Analyst · Timothy McHugh representing William Blair

So, I'll add a little bit color here. I mentioned earlier that we changed quite a bit in the first quarter of the structure, people's territories, their comp plan. Some people have got on board of those changes and some people have not. Those who have not have largely opted out. I think it's important to note though, that we still believe in all of those changes. As we did the analysis, we believed in it. As we've seen the results here, of course, in the second quarter it's caused us to go back and rethink it and we've come up with the same answer that says the structure is right.

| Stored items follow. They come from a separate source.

[config.mk]
export PLATFORM = sky130hd
export DESIGN_NAME = tape_record_framer
export DESIGN_NICKNAME = d
export VERILOG_FILES = /design/src/rtl/tape_record_framer.sv
export SDC_FILE = /design/constraint.sdc
export NUM_CORES = 1
export LEC_CHECK = 0
export ABC_AREA = 1
export BUFFER_PORTS_ARGS = -buffer_cell sky130_fd_sc_hd__buf_4
export CORE_MARGIN = 5
export CORE_UTILIZATION = 30
export CTS_BUF_LIST = sky130_fd_sc_hd__clkbuf_4 sky130_fd_sc_hd__clkbuf_8 sky130_fd_sc_hd__clkbuf_16
export DETAILED_ROUTE_END_ITERATION = 7
export PLACE_DENSITY = 0.49
export SYNTH_ARGS = -nofsm -noshare
export SYNTH_HDL_FRONTEND = slang
export SYNTH_SLANG_ARGS = --single-unit
[constraint.sdc]
create_clock -name clk -period 3.9 [get_ports clk]
set_input_delay 0.195 -clock clk [delete_from_list [all_inputs] [get_ports clk]]
set_output_delay 0.195 -clock clk [all_outputs]
set_load 0.05 [all_outputs]
[src/rtl/tape_record_framer.sv]
module tape_record_framer #(
  parameter int unsigned MAX_LEN = 32'h0100_0000
) (
  input  logic        clk,
  input  logic        rst_n,
  input  logic        s_valid,
  output logic        s_ready,
  input  logic [7:0]  s_data,
  input  logic        s_first,
  input  logic        s_last,
  input  logic        s_mark,
  input  logic [31:0] s_len,
  output logic        m_valid,
  input  logic        m_ready,
  output logic [7:0]  m_data,
  input  logic        c_valid,
  output logic        c_ready,
  input  logic [7:0]  c_data,
  output logic        r_valid,
  input  logic        r_ready,
  output logic [7:0]  r_data,
  output logic        r_last,
  output logic        r_mark,
  output logic        r_eot,
  output logic        r_ferr,
  output logic        r_trunc
);
  localparam logic [31:0] LIMIT = 32'(MAX_LEN);

  function automatic logic [31:0] clamp(input logic [31:0] v);
    return (v > LIMIT) ? LIMIT : v;
  endfunction

  typedef enum logic [2:0] {W_IDLE, W_HDR, W_DATA, W_DROP, W_FILL, W_PAD, W_TRL} wst_t;
  typedef enum logic [2:0] {R_HDR, R_DATA, R_PAD, R_TRL, R_TAIL, R_MARK} rst_t;

  wst_t        w_st;
  logic [31:0] w_len, w_cnt;
  logic [1:0]  w_bi;
  logic        w_mark;
  logic [7:0]  w_len_byte;
  wst_t        w_after;

  assign w_len_byte = 8'(w_len >> {w_bi, 3'b000});
  assign w_after    = w_len[0] ? W_PAD : W_TRL;

  always_comb begin
    s_ready = 1'b0;
    m_valid = 1'b0;
    m_data  = 8'h00;
    case (w_st)
      W_IDLE: s_ready = !s_first || s_mark;
      W_HDR, W_TRL: begin
        m_valid = 1'b1;
        m_data  = w_len_byte;
      end
      W_DATA: begin
        m_valid = s_valid;
        m_data  = s_data;
        s_ready = m_ready;
      end
      W_DROP: s_ready = 1'b1;
      W_FILL, W_PAD: m_valid = 1'b1;
      default: ;
    endcase
  end

  wire s_fire = s_valid && s_ready;
  wire m_fire = m_valid && m_ready;

  always_ff @(posedge clk) begin
    if (!rst_n) begin
      w_st   <= W_IDLE;
      w_len  <= '0;
      w_cnt  <= '0;
      w_bi   <= '0;
      w_mark <= 1'b0;
    end else begin
      case (w_st)
        W_IDLE: if (s_valid) begin
          w_bi  <= '0;
          w_cnt <= '0;
          if (s_mark) begin
            w_len  <= '0;
            w_mark <= 1'b1;
            w_st   <= W_HDR;
          end else if (s_first) begin
            w_len  <= clamp(s_len);
            w_mark <= 1'b0;
            w_st   <= W_HDR;
          end
        end
        W_HDR: if (m_fire) begin
          w_bi <= w_bi + 2'd1;
          if (w_bi == 2'd3)
            w_st <= w_mark ? W_IDLE : ((w_len == '0) ? W_DROP : W_DATA);
        end
        W_DATA: if (s_fire) begin
          w_cnt <= w_cnt + 32'd1;
          if (w_cnt + 32'd1 == w_len) w_st <= s_last ? w_after : W_DROP;
          else if (s_last) w_st <= W_FILL;
        end
        W_DROP: if (s_fire && s_last) w_st <= (w_len == '0) ? W_IDLE : w_after;
        W_FILL: if (m_fire) begin
          w_cnt <= w_cnt + 32'd1;
          if (w_cnt + 32'd1 == w_len) w_st <= w_after;
        end
        W_PAD: if (m_fire) w_st <= W_TRL;
        W_TRL: if (m_fire) begin
          w_bi <= w_bi + 2'd1;
          if (w_bi == 2'd3) w_st <= W_IDLE;
        end
        default: w_st <= W_IDLE;
      endcase
    end
  end

  rst_t        r_st;
  logic [31:0] h_len, t_len, r_cnt;
  logic [1:0]  r_bi;
  logic [7:0]  tail;
  logic        prev_mark;
  logic [31:0] r_eff;
  logic        pass;

  assign r_eff = clamp(h_len);
  assign pass  = (r_cnt + 32'd1) < r_eff;

  always_comb begin
    c_ready = 1'b0;
    r_valid = 1'b0;
    r_data  = 8'h00;
    r_last  = 1'b0;
    r_mark  = 1'b0;
    r_eot   = 1'b0;
    r_ferr  = 1'b0;
    r_trunc = 1'b0;
    case (r_st)
      R_HDR, R_PAD, R_TRL: c_ready = 1'b1;
      R_DATA: begin
        if (pass) begin
          r_valid = c_valid;
          r_data  = c_data;
          c_ready = r_ready;
        end else begin
          c_ready = 1'b1;
        end
      end
      R_MARK: begin
        r_valid = 1'b1;
        r_mark  = 1'b1;
        r_eot   = prev_mark;
      end
      R_TAIL: begin
        r_valid = 1'b1;
        r_data  = tail;
        r_last  = 1'b1;
        r_ferr  = t_len != h_len;
        r_trunc = h_len > LIMIT;
      end
      default: ;
    endcase
  end

  wire c_fire = c_valid && c_ready;

  always_ff @(posedge clk) begin
    if (!rst_n) begin
      r_st      <= R_HDR;
      h_len     <= '0;
      t_len     <= '0;
      r_cnt     <= '0;
      r_bi      <= '0;
      tail      <= '0;
      prev_mark <= 1'b0;
    end else begin
      case (r_st)
        R_HDR: if (c_fire) begin
          h_len <= {c_data, h_len[31:8]};
          r_bi  <= r_bi + 2'd1;
          r_cnt <= '0;
          if (r_bi == 2'd3) r_st <= ({c_data, h_len[31:8]} == '0) ? R_MARK : R_DATA;
        end
        R_MARK: if (r_ready) begin
          prev_mark <= 1'b1;
          r_st      <= R_HDR;
        end
        R_DATA: if (c_fire) begin
          if (r_cnt + 32'd1 == r_eff) tail <= c_data;
          r_cnt <= r_cnt + 32'd1;
          if (r_cnt + 32'd1 == h_len) r_st <= h_len[0] ? R_PAD : R_TRL;
        end
        R_PAD: if (c_fire) r_st <= R_TRL;
        R_TRL: if (c_fire) begin
          t_len <= {c_data, t_len[31:8]};
          r_bi  <= r_bi + 2'd1;
          if (r_bi == 2'd3) r_st <= R_TAIL;
        end
        R_TAIL: if (r_ready) begin
          prev_mark <= 1'b0;
          r_st      <= R_HDR;
        end
        default: r_st <= R_HDR;
      endcase
    end
  end
endmodule

======== After elaboration in Yosys (flattened, before gate mapping) ========
Cells that the tools add are included.
storage, ports and cells
  bits in registers ....................... 180
  memory bits (read-only) ................. 0
  bits in writable memories ............... 0
  bits in latches ......................... 0
  memories kept ........................... 0
operators by class
  multiply operators ...................... 0
  magnitude comparators ................... 3
  div/mod/pow operators ................... 0
  shifts and indexed selects .............. 1
  bitwise logic cells ..................... 0
  add/sub/neg operators ................... 4
  reduce and logical (&&, ||, !) cells .... 31
  equality and inequality tests ........... 40
  multiplexer cells ....................... 64
operators by type and width
  cell                                                              number
  2-to-1 mux 32 bit                                                 9
  == test 32 bit                                                    3
  case mux 32 bit (3 select lines)                                  1
  2-to-1 mux 3 bit                                                  25
  adder 32 x 1 -> 32 bit (second input constant)                    2
  greater-than comparator 32 x 25 -> 1 bit (second input constant)  2
  zero test 32 bit                                                  2
  case mux 32 bit (2 select lines)                                  1
  inequality test 2 bit (second input constant)                     19
  < comparator 32 bit                                               1
  inequality test 32 bit                                            1
  case mux 8 bit (2 select lines)                                   2
  right shift 32 x 5 -> 8 bit                                       1
  case mux 3 bit (7 select lines)                                   1
  == test 3 bit (second input constant)                             5
  case mux 3 bit (5 select lines)                                   1
  AND reduction 3 bit                                               5
  2-to-1 mux 1 bit                                                  13
  == test 3 x 2 -> 1 bit (second input constant)                    4
  AND reduction 12 bit                                              1
  2-to-1 mux 2 bit                                                  4
  2-to-1 mux 8 bit                                                  1
  case mux 1 bit (2 select lines)                                   4
  AND reduction 8 bit                                               1
  18 further kinds                                                  34

======== Longest topological paths before layout ========
Gate-level depths: netlist of run 1.
  depth after elaboration ................. 8
  gate-level depth with buffers ........... 27

======== Least setup slack after synthesis of run 1 ========
No wires, ideal clock.
  kind .................................... flip-flop to output port
  from .................................... register h_len[2]
  to ...................................... output port r_data[0]
  buffers on the path ..................... 1
  required time ........................... 3.705 ns
  slack ................................... 0.093 ns
  arrival ................................. 3.612 ns
  cell stages (with the launch flop) ...... 16
  cells stage by stage .................... dfxtp_1 nor4_1 nand4_1 nor3_1 a31oi_1 inv_1 clkbuf_1 nand2_1 ha_1 a21oi_1 o21ai_0 nand2_1 nand3_1 a21oi_1 nand2_1 o32ai_1
between the ends
  word-level cells in the longest chain between the ends .. 5
ends and longest elaborated chain
  item                                      RTL line  source
  start, declared                           119       logic [31:0] h_len, t_len, r_cnt;
  start signal, assigned                    179       h_len <= {c_data, h_len[31:8]};
  greater-than comparator 32 x 25 -> 1 bit  31        return (v > LIMIT) ? LIMIT : v;
  2-to-1 mux 32 bit *                       31
  < comparator 32 bit *                     127       assign pass = (r_cnt + 32'd1) < r_eff;
  2-to-1 mux 8 bit *                        141       if (pass) begin
  case mux 8 bit (2 select lines) *         138       case (r_st)
  end, declared                             21        output logic [7:0] r_data,
Mark *: on every way between the ends. The rest lies on a longest branch, timed or not.

======== Final worst setup path of run 1 ========
  from .................................... register h_len[12]
  to ...................................... output port c_ready
between the ends
  word-level cells in the longest chain between the ends .. 5
ends and longest elaborated chain
  item                                      RTL line  source
  greater-than comparator 32 x 25 -> 1 bit  31
  2-to-1 mux 32 bit *                       31
  < comparator 32 bit *                     127
  2-to-1 mux 1 bit *                        141
  case mux 1 bit (2 select lines) *         138
  end, declared                             17        output logic c_ready,
Marks and branches as above.

==> impl_metrics.ini, run 1 <==
[yosys]
async_flop_share_pct = 0
syn_area_sq_um = 12100
synth_xor_area_share_pct = 3.30
yosys.area_share.simple_pct = 36.7
muxShareOfSynthArea_pct = 0
synth_top_family_by_area = simple AND/OR/NAND/NOR gates
syn_inst = 1931
synth_area_leaders = dfxtp_1, nand2_1, a21oi_1
yosys.area.top_type = dfxtp_1
yosys.area.top_type_share_pct = 29.9
synth.distinct_cells = 47
yosysSeqAreaShare_pct = 29.9
ys_ff_latch = 180
syn_area_per_cell_sq_um = 6.25
synth_edf_count = 0
synth_flop_cell = dfxtp_1
ys_warn_count = 0
synth_adder_area_share_pct = 3.73
synth-compound-area-share_pct = 17.0

[pwr]
p_clk_share_pct = 24.4
comb_power_share_pct = 45.6
ir_drop_mv = 0.369
seqPwrFrac_pct = 30.0
internal-power_mw = 4.30
power.leakage_nw = 6.24
p_switching_mw = 3.21
power_density_nw_per_um2 = 501
power.share.switching_pct = 42.7

[detailed_routing]
num_vias = 13100
routed_wl_um = 45100
post-route-drc-count = 0
final_antenna_net_count = 0
drt-initial-drc-count = 1005
firstDrtPassIters = 5
vias_per_cell = 5.05
wire_per_inst_um = 17.4

[grt]
first_global_vias = 12200
antenna_found_initial = 1
grt_first_pass_wirelength_um = 68900
grtUsageTotal_pct = 19.7
gr-total-overflow = 0
grt_max_degree = 91

[finish]
fill_cells = 4331
final_common_cell = nand2_1
final_cells = 2591
drive_gt1_share_pct = 14.6
post-route-util_pct = 37.7
final_cell_mix = nand2_1, inv_1, nor2_1
fin_nets = 2148
diodes = 0
syn_to_final_growth_pct = 24.1

[timing]
rsz0062_at_grt = yes
fin_crit_sh_pct = 98.9
max_slew.worst_pin.slew_ns = 1.15
fmax_mhz = 259
holdWs_ns = 0.0338
slew_violations = 0
post-route-min-period_ns = 3.86
setup_viol = 0
finClkSkew_ns = 0.0132
finalHoldViolCount = 0
relSlewSlack_pct = 23.3

[critical_path]
cp_slowest_cell = dfxtp_1
critPathKind = register to output pin
arrival_ns = 3.66
r2r-end = r_bi[0]
cp.depth = 18
ff2ff_path_depth = 22
critPathLaunch = h_len[12]
ff2ff_setup_slack_ns = 0.08
required_ns = 3.70
critical_path.max_stage_delay_ns = 0.31
critical-path-top-delay-family = simple AND/OR/NAND/NOR gates
critical_path.cell_chain = nor2_1 -> nand2_1 -> nor4_4 -> a31oi_4 -> inv_4 -> buf_12 -> buf_16 -> nand2_1 -> ha_2 -> nand4_1 -> buf_4 -> buf_4 -> nor3_4 -> nand2_4 -> nand3_1 -> nand2_1 -> inv_1 -> buf_4
r2r-start = h_len[12]
cp_max_fo = 6
critPathBufInv = 7
start_kind = register
endpoint_kind = output pin

[floorplan]
dieHeight_um = 211
rows = 73
die_x_um = 211
dieArea_sq_um = 44300
io_pins = 82
start_util_pct = 30.4
fp.coreArea_sq_um = 39700

[flow_run]
maxCapViolations = 0

[worst_hold_path]
min_path_cells = 3
hold_start = s_len[10]
hp-class = input port to register
hold_path_end = w_len[10]

[cts]
cts_sinks = 180
clk_pin_slew_ns = 0.07
cts_buffer_depth = 2
cts-root-buf = clkbuf_16
cts_made_buffers = 17
cts_tree = done
htreeDepth = 4
insertion_delay_ns = 0.45

[placed_design]
hpwl_um = 34600
gp_congestion = 0.891
dp.cells = 2543
portBuffers = 81

[outcome]
outcome = complete, no violations
-- worst min-delay path, delay by kind of cell --
| kind | cells | cell delay, ns |
|---|---|---|
| and+or+nand+nor | 1 | 0.07 |
| buffers and inverters | 1 | 0.11 |
| AOI/OAI and AO/OA | 1 | 0.05 |
-- per-stage QoR --
step           area [sq um]  worst slack, ns  TNS (ns)  power (mW)
5_1_grt               15000           -0.114     -1.74        7.95
3_3_place_gp          13700          -0.0128   -0.0654        5.28
3_5_place_dp          13700          -0.0871    -0.713        5.28
4_1_cts               14700          0.00309         0        7.43
6_report              15000           0.0445         0        7.51
2_1_floorplan         12100           0.0926         0        4.06
-- area by class of cell --
class | instances | area, sq um | area share [%]
multi-input combinational | 1463 | 7820 | 52.2
sequential | 180 | 3610 | 24.1
timing repair buffer | 163 | 1420 | 9.46
inverter | 230 | 871 | 5.81
tap | 525 | 657 | 4.39
clock buffer | 24 | 515 | 3.44
clock inverter | 6 | 91.3 | 0.610
-- Yosys cell counts (20+ instances only) --
master / number
a21oi_1: 184
a211oi_1: 20
o21ai_0: 91
nor2_1: 227
ha_1: 36
clkbuf_1: 53
inv_1: 223
xor2_1: 25
dfxtp_1: 180
nor3_1: 20
nand4_1: 37
nand3_1: 172
nand2_1: 502
-- repair_timing --
item                                    4_1_cts  5_1_grt
endpoints found under the setup margin       52      118
hold buffers                                  4        0
pin swaps                                    16       22
hold endpoints to repair                      4        0
buffers inserted                              4        7
gates resized for setup                      59       45
gates cloned                                  2        1
-- layer usage --
layer	global-route usage [%]	vias to the layer above	wire length, um	part of all wire [%]
met5	0	-	0	0
met4	4.27	0	625	1.4
met3	3.16	32	2540	5.6
met1	28.5	6116	21700	48
li1	-	6622	-	-
met2	31.0	321	20300	45
-- power groups by stage --
| stage | Sequential (mW) | Clock, mW | Combinational [mW] |
|---|---|---|---|
| 2_1_floorplan | 2.22 | 0 | 1.84 |
| 3_3_place_gp | 2.27 | 0 | 3.01 |
| 3_5_place_dp | 2.28 | 0 | 3.01 |
| 4_1_cts | 2.24 | 1.89 | 3.30 |
| 5_1_grt | 2.28 | 1.94 | 3.73 |
| 6_report | 2.25 | 1.83 | 3.42 |
-- state kept, by name, summed over array words and instances, names as in the netlist --
signal     count
r_bi           2
r_st           3
t_len         32
tail           8
w_st           3
w_cnt         32
prev_mark      1
w_mark         1
w_len         32
w_bi           2
r_cnt         32
h_len         32
-- worst max path at each step --
stage / slack (ns) / to
floorplan: 0.09 / r_data[0]
global placement: -0.01 / tail[7]
detailed placement: -0.09 / tail[7]
CTS: 0.003 / r_data[2]
global route: -0.11 / c_ready
finish: 0.04 / c_ready
-- cell families (layout without fill, tap and decap cells) --
family | count (synthesis) | in the layout
AOI/OAI and AO/OA | 359 | 359
other | 1 | 7
buffers and inverters | 294 | 423
DFF | 180 | 180
and+or+nand+nor | 1025 | 1025
adders and majority gates | 36 | 36
xor gates and xnor gates | 36 | 36
Note: power is estimated with default switching activity, not from simulation.
==> run 2: changes to the inputs <==
- HOLD_SLACK_MARGIN: not set -> 0.06
==> impl_metrics.ini, run 2 (synthesis results as in run 1) <==
[grt]
grtUsageTotal_pct = 19.9
first_global_vias = 12300
gr-total-overflow = 0
grt_max_degree = 91
antenna_found_initial = 1
grt_first_pass_wirelength_um = 69500

[timing]
relSlewSlack_pct = 23.8
finClkSkew_ns = 0.0138
fin_crit_sh_pct = 99.1
post-route-min-period_ns = 3.87
rsz0062_at_grt = yes
finalHoldViolCount = 0
setup_tns_ns = 0
fin_ws_ns = 0.0337
max_slew.worst_pin.slew_ns = 1.14
fmax_mhz = 259
holdWs_ns = 0.230
slew_violations = 0
setup_viol = 0

[critical_path]
r2r-end = r_bi[0]
arrival_ns = 3.67
start_kind = register
critPathLaunch = h_len[25]
critPathKind = register to output pin
ff2ff_setup_slack_ns = 0.07
endpoint_kind = output pin
critPathBufInv = 7
critical_path.cell_chain = nor2_2 -> nand4_1 -> nor3_2 -> a31oi_4 -> inv_4 -> buf_12 -> buf_16 -> nand2_1 -> ha_2 -> nand4_1 -> buf_4 -> buf_4 -> nor3_4 -> nand2_4 -> nand3_1 -> nand2_1 -> inv_1 -> buf_4
cp_slowest_cell = dfxtp_1
critical-path-top-delay-family = simple AND/OR/NAND/NOR gates
r2r-start = h_len[25]
ff2ff_path_depth = 22
cp_max_fo = 6
crit_path_frequent_cell = buf_4
critical_path.max_stage_delay_ns = 0.41
required_ns = 3.70

[floorplan]
rows = 73
start_util_pct = 30.4
fp.coreArea_sq_um = 39700
dieHeight_um = 211
dieArea_sq_um = 44300
io_pins = 82
die_x_um = 211

[detailed_routing]
routed_wl_um = 45400
wire_per_inst_um = 17.3
final_antenna_net_count = 0
post-route-drc-count = 0
vias_per_cell = 5.05
num_vias = 13200
drt-initial-drc-count = 1067
firstDrtPassIters = 5

[cts]
cts_buffer_depth = 2
insertion_delay_ns = 0.46
cts-root-buf = clkbuf_16
cts_made_buffers = 17
cts_sinks = 180
cts_tree = done
clk_pin_slew_ns = 0.07
htreeDepth = 4

[finish]
diodes = 0
fin_nets = 2177
syn_to_final_growth_pct = 26.5
seq_area_sq_um = 3610
drive_gt1_share_pct = 14.4
fill_cells = 4307
final_cell_mix = nand2_1, inv_1, nor2_1
final_common_cell = nand2_1
multi_input_area_sq_um = 7820

[worst_hold_path]
min_path_cells = 5
hold_path_end = w_len[24]
hold_start = s_len[25]
hp-class = input port to register

[flow_run]
maxCapViolations = 0

[pwr]
power.leakage_nw = 6.36
internal-power_mw = 4.32
ir_drop_mv = 0.372
power.share.switching_pct = 42.7
power_density_nw_per_um2 = 494
p_switching_mw = 3.22
p_clk_share_pct = 24.4
seqPwrFrac_pct = 29.9
comb_power_share_pct = 45.8

[placed_design]
hpwl_um = 34600
portBuffers = 81
pre_cts_ws_ns = -0.0871
gp_congestion = 0.891

[outcome]
outcome = complete, no violations
## run 2: cell count changes in the layout (fill, tap and decap cells not counted)
cell	change
dlygate4sd3_1	+29
## run 2: timing repair
action	in CTS	in global routing
hold buffers	33	0
cloned	2	1
gates resized for setup	59	45
pin swaps	16	22
setup buffers	4	7
endpoints found under the setup margin	52	118
endpoints found under the hold margin	38	0
## run 2: worst reg2reg max path, cell delays in order (launching register included)
cell and delay, ns:
dfxtp_1 0.41, nor2_2 0.24, nand4_1 0.22, nor3_2 0.23, a31oi_4 0.15, inv_4 0.12, buf_12 0.12, buf_16 0.12
nand2_1 0.06, ha_2 0.31, nand4_1 0.12, buf_4 0.17, buf_4 0.13, nor3_4 0.17, nand2_4 0.11, nand3_1 0.16
nand3_4 0.12, inv_4 0.11, nand2_2 0.12, buf_12 0.20, nand2_1 0.12, o21ai_0 0.09, a21oi_1 0.15
## run 2: stage by stage
| stage | cells | cell area (sq um) | total power [mW] | utilization (%) |
|---|---|---|---|---|
| 2_1_floorplan | 1937 | 12100 | 4.06 | - |
| 3_3_place_gp | 2543 | 13700 | 5.28 | 34.4 |
| 3_5_place_dp | 2543 | 13700 | 5.28 | 34.4 |
| 4_1_cts | 2612 | 15000 | 7.45 | 37.8 |
| 5_1_grt | 2620 | 15300 | 7.98 | 38.4 |
| 6_report | 2620 | 15300 | 7.54 | 38.4 |
## run 2: power by group through the flow
stage	combinational [mW]	clock (mW)	sequential [mW]
2_1_floorplan	1.84	0	2.22
3_3_place_gp	3.01	0	2.27
3_5_place_dp	3.01	0	2.28
4_1_cts	3.32	1.89	2.24
5_1_grt	3.76	1.94	2.28
6_report	3.45	1.84	2.25
## run 2: area by class of cell
class,count,area share [%]
clock inverter,6,0.598
tap,525,4.30
clock buffer,24,3.38
multi-input combinational,1463,51.2
timing repair buffer,192,11.2
sequential,180,23.7
inverter,230,5.70
## run 2: worst max path at each step
stage / end / slack [ns] / depth (start not counted)
floorplan: r_data[0] / 0.09 / 15
global placement: tail[7] / -0.01 / 24
detailed placement: tail[7] / -0.09 / 24
CTS: r_data[2] / 0.003 / 18
global route: c_ready / -0.11 / 18
finish: c_ready / 0.03 / 18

The comp plan, which is all about rewarding growth, it's about rewarding productivity, to Mike's point is the right thing to do for all the company. So what we are expecting is that this will subside. In the short run though, basically, you have this sort of bi-polar effect. You have people who stayed on board, stayed in their territory, stuck with it. As Mike said, especially, in North America you saw meaningful productivity improvements. It's the aggregate number because of those empty chairs that is hurting overall.

Timothy McHugh

Analyst · Timothy McHugh representing William Blair

Okay. So you're comfortable at tomorrow if a -- it's a timing issue related to the sales force, Charles, than some sort of underlying change in the demand environment or the competitive environment.

Charles Rutstein

Analyst · Timothy McHugh representing William Blair

Correct. That's our assessment.

Timothy McHugh

Analyst · Timothy McHugh representing William Blair

Okay. And then last numbers question, just do you have a sense of the number of events for the year now. I know you said Q3, but what for the full year?

George Colony

Chairman

Yes, we did. We are looking at 20 events for the year. That compares with 19 a year ago, Tim. One thing I'll factor in here, when we picked up Springboard last year, they run a number of events, smaller events for Asia-Pacific. So I always caution people not to look at it as a big proportionate bump. We picked up a number of smaller events last year. We picked them up mid-year, we now have a full year of those events. But we've ramped up events in a meaningful way. The bulk of those occurred in Q2 with 16 events. We dropped to 3 in Q3 and then we come back up to 9 events in Q4, just to give you some perspective.

Operator

Operator

With no further questions at this time, I would now like to turn the call back to Mike Doyle, Forrester's Chief Financial Officer, for closing remarks.

Michael Doyle

Management

Great. Thanks everybody for joining our call. George will now be out on the road during the course of the quarter, so we look forward to seeing all of you and thanks again.

Operator

Operator

Ladies and gentlemen, thank you for your participation in today's conference. This concludes the presentation. You may now disconnect. Good day.